WHAT TO PRODUCE:
The required result is every line of the records that includes "more".

Stored items from a collection:
--------

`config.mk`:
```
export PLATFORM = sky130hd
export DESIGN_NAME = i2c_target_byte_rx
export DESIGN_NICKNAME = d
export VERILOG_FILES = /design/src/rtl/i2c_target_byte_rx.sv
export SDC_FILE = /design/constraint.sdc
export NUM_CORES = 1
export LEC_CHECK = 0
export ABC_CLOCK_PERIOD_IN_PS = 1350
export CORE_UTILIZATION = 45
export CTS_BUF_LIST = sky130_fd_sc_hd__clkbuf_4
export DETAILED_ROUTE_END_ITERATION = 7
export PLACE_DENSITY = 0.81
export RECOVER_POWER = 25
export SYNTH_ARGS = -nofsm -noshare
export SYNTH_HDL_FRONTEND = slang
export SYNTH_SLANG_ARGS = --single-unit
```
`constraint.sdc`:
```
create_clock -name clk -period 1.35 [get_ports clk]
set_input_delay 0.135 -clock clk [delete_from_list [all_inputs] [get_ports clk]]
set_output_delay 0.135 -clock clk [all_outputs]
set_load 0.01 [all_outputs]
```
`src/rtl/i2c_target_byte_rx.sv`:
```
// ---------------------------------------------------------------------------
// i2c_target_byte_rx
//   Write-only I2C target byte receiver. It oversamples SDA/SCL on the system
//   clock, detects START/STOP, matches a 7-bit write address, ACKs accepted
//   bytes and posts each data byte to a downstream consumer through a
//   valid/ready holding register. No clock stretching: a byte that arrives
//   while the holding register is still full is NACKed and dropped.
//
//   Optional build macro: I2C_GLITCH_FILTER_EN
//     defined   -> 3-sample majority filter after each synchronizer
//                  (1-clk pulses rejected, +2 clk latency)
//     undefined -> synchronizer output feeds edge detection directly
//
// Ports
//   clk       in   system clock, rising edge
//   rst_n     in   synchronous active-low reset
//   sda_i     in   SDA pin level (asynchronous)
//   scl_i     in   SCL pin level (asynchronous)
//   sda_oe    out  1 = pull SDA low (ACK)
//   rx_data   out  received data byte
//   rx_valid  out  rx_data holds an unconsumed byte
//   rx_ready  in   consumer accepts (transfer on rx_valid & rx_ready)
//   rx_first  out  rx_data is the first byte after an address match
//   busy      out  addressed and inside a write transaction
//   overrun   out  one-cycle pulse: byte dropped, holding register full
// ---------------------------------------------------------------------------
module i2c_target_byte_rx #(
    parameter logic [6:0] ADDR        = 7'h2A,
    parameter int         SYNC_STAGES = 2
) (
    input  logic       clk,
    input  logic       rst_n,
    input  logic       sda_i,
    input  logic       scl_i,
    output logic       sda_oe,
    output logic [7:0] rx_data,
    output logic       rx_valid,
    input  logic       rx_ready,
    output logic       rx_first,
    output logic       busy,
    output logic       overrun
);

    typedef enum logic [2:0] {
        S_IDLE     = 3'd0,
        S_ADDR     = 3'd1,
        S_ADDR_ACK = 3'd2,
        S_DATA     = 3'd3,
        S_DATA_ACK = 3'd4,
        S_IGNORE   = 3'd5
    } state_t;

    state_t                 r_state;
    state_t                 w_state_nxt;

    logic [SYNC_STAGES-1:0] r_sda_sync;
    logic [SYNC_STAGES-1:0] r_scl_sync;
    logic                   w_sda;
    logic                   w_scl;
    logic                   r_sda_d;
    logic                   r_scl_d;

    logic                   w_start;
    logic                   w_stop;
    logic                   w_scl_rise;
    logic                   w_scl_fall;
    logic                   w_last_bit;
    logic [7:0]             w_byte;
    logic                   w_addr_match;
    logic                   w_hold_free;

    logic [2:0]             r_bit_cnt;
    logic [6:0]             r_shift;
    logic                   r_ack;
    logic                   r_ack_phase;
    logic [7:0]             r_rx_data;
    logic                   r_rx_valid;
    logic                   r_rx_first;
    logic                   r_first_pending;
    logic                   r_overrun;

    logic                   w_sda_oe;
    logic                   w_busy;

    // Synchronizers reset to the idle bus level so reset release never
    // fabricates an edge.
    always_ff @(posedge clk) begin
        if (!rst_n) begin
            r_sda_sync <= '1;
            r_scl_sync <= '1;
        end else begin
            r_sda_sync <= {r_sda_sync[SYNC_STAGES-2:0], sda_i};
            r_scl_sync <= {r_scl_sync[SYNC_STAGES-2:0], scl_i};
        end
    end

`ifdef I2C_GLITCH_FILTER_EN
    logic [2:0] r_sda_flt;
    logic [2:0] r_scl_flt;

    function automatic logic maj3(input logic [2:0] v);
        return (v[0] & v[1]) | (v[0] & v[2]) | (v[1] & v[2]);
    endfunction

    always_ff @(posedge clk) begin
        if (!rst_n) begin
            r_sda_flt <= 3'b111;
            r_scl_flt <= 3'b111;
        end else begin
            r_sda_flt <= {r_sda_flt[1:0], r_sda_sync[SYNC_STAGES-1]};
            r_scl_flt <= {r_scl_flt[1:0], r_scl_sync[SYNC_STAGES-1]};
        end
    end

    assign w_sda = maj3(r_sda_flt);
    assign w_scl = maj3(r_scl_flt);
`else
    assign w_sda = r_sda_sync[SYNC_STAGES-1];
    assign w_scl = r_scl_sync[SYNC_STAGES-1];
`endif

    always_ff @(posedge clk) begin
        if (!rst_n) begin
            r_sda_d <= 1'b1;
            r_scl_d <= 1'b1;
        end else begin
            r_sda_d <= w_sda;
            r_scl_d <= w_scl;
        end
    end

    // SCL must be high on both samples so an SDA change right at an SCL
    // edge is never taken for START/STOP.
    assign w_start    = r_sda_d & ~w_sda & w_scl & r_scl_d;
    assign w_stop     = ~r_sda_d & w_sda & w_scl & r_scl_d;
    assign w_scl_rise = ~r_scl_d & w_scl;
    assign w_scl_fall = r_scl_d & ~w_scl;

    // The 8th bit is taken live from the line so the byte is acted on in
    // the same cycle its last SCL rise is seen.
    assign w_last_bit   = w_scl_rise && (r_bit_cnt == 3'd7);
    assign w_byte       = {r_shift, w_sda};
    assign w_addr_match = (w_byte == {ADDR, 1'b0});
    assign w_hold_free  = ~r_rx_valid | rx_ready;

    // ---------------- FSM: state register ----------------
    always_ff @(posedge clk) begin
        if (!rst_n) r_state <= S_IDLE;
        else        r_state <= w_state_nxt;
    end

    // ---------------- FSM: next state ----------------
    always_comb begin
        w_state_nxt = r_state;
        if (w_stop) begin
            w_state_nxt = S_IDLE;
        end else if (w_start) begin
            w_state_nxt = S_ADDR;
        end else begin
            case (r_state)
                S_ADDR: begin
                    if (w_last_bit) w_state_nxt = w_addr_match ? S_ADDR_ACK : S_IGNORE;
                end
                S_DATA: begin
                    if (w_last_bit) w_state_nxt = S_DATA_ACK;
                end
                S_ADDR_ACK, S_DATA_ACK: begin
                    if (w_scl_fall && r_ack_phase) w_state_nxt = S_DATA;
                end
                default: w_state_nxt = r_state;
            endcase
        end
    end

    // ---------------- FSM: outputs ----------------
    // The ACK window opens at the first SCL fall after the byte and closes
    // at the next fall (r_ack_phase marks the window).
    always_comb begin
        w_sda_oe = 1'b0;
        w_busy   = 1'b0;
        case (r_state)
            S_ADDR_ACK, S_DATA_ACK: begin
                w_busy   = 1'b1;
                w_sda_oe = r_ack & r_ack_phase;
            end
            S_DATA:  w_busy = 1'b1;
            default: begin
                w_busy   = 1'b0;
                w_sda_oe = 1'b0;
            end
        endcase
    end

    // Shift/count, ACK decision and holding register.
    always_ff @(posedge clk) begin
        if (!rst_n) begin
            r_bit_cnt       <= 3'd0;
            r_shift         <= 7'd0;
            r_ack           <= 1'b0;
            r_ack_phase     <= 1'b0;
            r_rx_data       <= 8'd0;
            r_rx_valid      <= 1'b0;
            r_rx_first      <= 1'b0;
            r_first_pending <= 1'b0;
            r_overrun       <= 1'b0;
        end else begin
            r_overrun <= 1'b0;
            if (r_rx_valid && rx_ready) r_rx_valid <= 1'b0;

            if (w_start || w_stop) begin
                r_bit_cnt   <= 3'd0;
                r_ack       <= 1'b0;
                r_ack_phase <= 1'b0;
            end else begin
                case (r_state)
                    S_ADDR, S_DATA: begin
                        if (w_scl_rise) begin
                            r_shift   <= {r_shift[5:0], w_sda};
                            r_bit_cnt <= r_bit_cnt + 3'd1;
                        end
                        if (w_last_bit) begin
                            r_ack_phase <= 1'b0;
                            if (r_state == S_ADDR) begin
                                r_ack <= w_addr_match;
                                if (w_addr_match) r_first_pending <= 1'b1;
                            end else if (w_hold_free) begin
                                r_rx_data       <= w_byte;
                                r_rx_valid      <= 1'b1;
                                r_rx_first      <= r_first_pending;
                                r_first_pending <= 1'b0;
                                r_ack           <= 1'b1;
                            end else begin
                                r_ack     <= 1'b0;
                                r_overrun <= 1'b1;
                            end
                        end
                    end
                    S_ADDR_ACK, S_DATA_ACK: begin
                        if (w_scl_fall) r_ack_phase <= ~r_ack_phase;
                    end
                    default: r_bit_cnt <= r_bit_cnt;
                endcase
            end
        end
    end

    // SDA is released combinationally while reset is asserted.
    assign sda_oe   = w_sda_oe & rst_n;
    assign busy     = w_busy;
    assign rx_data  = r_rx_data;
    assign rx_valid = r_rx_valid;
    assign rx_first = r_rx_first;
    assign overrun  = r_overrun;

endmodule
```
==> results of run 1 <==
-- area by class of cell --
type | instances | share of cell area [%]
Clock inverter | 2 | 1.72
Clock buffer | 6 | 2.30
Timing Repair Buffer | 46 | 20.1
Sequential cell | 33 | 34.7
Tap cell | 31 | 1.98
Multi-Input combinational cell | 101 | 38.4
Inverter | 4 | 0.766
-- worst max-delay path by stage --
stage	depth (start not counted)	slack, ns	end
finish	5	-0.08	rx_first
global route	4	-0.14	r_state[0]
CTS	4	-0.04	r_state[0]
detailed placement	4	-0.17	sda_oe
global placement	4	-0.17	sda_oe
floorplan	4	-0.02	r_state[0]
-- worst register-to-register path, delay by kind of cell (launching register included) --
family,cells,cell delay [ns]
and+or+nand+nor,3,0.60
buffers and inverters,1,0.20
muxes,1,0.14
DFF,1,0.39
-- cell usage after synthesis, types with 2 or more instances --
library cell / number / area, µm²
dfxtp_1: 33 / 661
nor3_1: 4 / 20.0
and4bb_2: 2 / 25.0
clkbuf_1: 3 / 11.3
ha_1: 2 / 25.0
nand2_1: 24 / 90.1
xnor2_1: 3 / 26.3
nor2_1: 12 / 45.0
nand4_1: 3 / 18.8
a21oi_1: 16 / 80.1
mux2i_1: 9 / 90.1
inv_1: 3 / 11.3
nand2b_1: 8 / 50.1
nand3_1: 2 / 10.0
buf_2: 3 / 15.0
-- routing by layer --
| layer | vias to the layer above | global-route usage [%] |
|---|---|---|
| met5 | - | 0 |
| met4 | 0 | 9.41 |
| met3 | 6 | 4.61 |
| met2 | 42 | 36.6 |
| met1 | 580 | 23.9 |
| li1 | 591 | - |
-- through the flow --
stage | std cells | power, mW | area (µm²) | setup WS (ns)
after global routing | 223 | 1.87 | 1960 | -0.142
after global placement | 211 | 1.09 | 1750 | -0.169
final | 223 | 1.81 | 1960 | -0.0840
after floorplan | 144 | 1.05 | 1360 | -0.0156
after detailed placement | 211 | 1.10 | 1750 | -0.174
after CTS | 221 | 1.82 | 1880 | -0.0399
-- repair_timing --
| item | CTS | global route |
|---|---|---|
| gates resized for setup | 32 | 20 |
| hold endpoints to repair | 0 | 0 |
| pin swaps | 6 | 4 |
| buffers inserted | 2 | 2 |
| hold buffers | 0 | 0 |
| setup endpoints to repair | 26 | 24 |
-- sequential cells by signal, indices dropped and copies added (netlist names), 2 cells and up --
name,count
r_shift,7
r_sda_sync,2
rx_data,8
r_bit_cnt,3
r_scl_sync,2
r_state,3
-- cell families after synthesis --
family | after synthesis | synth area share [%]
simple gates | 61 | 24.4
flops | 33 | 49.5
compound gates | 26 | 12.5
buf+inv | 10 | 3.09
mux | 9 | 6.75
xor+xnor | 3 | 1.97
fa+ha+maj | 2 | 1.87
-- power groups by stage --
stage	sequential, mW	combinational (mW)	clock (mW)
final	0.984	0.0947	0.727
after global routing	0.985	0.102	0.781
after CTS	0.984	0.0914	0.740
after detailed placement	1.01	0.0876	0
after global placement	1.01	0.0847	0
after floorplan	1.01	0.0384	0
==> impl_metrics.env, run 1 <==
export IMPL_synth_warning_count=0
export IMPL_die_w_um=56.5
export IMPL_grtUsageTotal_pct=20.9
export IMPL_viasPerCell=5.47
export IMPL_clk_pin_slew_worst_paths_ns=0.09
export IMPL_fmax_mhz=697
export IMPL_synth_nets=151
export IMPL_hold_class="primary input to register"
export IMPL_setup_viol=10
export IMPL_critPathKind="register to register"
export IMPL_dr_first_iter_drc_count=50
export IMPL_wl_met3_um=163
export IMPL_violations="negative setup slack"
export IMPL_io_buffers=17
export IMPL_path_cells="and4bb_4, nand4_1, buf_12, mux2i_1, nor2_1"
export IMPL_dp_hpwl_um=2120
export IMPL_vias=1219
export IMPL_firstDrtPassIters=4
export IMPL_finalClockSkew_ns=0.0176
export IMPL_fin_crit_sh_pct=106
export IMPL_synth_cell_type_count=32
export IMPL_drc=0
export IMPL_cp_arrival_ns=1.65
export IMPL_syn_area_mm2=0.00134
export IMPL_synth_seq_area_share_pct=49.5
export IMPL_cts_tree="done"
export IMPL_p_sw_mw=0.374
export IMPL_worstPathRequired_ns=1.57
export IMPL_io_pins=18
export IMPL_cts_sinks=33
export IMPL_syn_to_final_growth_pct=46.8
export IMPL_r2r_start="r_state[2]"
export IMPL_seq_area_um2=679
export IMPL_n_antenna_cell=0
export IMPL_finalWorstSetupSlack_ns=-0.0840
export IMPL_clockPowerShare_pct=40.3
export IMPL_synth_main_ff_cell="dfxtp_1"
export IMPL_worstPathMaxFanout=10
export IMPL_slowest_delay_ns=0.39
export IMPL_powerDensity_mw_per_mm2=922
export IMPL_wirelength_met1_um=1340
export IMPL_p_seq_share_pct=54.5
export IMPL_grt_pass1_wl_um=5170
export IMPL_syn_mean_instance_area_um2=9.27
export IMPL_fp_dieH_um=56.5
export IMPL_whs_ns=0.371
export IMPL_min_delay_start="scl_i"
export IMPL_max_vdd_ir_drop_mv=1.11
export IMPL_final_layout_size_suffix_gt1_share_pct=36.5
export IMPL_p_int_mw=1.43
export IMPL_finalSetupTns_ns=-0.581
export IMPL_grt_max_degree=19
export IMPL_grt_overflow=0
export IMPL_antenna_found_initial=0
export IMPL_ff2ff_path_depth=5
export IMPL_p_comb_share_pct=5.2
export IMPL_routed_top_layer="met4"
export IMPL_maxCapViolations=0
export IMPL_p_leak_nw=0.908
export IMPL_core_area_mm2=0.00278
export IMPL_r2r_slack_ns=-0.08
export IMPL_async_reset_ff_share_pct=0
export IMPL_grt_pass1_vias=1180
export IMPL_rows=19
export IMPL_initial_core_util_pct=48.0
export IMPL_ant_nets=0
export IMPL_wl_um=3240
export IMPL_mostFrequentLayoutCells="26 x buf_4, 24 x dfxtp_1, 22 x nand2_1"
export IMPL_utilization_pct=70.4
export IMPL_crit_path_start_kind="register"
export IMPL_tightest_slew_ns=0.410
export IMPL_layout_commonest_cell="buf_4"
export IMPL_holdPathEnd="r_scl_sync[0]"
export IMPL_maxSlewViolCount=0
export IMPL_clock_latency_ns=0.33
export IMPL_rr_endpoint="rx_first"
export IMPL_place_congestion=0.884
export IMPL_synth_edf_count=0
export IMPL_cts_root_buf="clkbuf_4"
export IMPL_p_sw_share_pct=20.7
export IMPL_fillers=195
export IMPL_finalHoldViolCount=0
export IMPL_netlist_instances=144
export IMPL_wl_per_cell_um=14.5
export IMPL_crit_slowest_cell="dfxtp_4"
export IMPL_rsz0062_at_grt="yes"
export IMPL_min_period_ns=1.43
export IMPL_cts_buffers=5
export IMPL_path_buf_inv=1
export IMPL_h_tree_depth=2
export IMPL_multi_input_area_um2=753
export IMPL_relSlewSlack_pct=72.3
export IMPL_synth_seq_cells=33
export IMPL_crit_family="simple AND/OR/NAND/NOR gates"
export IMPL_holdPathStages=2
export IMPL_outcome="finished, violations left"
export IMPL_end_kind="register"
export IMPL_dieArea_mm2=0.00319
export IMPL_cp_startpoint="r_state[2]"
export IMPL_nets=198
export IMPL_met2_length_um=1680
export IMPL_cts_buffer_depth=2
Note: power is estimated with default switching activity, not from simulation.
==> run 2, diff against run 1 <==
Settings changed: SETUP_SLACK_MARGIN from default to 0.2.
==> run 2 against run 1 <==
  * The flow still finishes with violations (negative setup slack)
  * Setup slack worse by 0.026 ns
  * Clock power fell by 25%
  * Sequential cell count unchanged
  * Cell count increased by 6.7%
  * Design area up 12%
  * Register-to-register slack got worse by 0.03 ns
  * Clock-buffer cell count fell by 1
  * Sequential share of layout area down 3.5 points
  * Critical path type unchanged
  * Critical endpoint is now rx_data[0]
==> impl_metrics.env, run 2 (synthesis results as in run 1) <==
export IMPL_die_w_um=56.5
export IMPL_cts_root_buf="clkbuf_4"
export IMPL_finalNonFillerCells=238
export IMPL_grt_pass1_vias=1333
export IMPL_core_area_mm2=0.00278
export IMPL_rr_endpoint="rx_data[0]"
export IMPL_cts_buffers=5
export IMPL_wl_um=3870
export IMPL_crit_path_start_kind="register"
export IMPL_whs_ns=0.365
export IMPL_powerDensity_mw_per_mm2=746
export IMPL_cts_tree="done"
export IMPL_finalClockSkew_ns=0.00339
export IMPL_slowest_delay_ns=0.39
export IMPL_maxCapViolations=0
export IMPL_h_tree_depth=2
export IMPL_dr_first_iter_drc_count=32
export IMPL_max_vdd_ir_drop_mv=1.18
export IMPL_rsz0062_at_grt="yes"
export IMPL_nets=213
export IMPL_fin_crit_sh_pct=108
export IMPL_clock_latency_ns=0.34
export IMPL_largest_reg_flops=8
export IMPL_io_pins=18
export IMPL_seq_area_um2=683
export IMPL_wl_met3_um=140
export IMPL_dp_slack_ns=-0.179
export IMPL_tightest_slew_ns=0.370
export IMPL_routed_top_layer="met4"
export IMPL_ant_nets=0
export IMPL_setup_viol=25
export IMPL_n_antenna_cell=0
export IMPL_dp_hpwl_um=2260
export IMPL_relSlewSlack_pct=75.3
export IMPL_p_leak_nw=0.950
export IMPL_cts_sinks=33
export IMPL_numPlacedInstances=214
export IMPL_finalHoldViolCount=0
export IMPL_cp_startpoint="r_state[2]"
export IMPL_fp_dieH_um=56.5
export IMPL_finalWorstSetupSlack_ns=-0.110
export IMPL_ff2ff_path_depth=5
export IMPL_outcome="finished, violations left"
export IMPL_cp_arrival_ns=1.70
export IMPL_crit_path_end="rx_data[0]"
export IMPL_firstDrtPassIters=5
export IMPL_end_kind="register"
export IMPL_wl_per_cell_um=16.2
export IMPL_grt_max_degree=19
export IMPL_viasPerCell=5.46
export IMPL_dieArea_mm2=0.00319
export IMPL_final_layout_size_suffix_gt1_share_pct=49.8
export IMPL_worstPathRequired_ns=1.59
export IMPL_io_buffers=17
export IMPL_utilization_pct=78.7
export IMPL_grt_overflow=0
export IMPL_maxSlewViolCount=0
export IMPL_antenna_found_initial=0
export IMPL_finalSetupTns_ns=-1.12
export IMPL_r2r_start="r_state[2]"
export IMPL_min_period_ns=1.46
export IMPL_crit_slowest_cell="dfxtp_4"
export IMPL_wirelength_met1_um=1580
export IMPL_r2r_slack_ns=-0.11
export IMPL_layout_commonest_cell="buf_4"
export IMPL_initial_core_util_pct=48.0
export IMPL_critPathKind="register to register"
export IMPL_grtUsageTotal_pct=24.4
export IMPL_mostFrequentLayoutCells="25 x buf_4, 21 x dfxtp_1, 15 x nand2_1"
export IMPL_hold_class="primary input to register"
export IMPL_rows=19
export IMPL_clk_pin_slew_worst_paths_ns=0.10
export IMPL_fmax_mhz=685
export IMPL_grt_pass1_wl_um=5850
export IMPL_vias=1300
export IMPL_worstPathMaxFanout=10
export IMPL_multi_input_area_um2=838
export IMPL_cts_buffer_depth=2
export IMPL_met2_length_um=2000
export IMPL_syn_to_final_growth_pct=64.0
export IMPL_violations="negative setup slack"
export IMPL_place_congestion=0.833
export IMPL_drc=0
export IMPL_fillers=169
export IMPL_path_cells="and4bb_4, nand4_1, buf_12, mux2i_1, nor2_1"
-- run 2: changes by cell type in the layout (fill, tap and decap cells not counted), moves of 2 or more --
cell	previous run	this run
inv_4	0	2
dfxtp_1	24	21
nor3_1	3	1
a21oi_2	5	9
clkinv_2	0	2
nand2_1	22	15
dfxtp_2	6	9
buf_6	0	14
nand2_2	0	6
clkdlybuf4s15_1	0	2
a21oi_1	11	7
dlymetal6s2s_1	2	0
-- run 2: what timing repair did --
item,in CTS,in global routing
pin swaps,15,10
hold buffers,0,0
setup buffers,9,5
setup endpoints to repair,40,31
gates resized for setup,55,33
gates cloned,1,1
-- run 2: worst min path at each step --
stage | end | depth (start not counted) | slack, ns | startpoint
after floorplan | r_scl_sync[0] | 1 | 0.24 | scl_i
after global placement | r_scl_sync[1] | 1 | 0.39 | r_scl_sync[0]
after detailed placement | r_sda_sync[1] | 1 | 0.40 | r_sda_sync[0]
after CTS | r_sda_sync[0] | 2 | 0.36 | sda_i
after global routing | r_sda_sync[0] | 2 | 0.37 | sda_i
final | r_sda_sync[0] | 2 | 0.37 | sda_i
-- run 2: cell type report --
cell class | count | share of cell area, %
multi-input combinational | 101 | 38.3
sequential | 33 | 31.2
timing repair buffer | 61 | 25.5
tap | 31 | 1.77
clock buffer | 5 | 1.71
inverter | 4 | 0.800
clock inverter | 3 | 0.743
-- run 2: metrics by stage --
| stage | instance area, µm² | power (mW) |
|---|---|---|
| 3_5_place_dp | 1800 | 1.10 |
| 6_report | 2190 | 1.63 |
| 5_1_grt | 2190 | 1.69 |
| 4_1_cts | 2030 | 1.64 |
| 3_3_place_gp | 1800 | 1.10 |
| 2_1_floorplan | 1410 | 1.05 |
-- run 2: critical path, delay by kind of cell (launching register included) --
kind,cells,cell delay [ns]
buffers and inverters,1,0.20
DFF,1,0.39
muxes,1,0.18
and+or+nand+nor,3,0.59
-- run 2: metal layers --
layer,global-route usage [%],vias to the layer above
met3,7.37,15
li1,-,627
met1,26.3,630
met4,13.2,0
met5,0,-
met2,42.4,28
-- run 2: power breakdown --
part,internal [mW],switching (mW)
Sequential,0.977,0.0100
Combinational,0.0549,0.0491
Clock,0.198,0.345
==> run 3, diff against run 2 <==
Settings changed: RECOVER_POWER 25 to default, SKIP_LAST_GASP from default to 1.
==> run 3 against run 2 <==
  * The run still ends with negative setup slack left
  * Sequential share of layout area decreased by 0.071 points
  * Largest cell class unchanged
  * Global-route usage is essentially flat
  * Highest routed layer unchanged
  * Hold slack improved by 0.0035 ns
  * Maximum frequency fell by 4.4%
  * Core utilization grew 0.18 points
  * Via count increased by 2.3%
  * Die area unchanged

--------

EXERCISE RESULT:
-- cell usage after synthesis, types with 2 or more instances --
-- run 2: changes by cell type in the layout (fill, tap and decap cells not counted), moves of 2 or more --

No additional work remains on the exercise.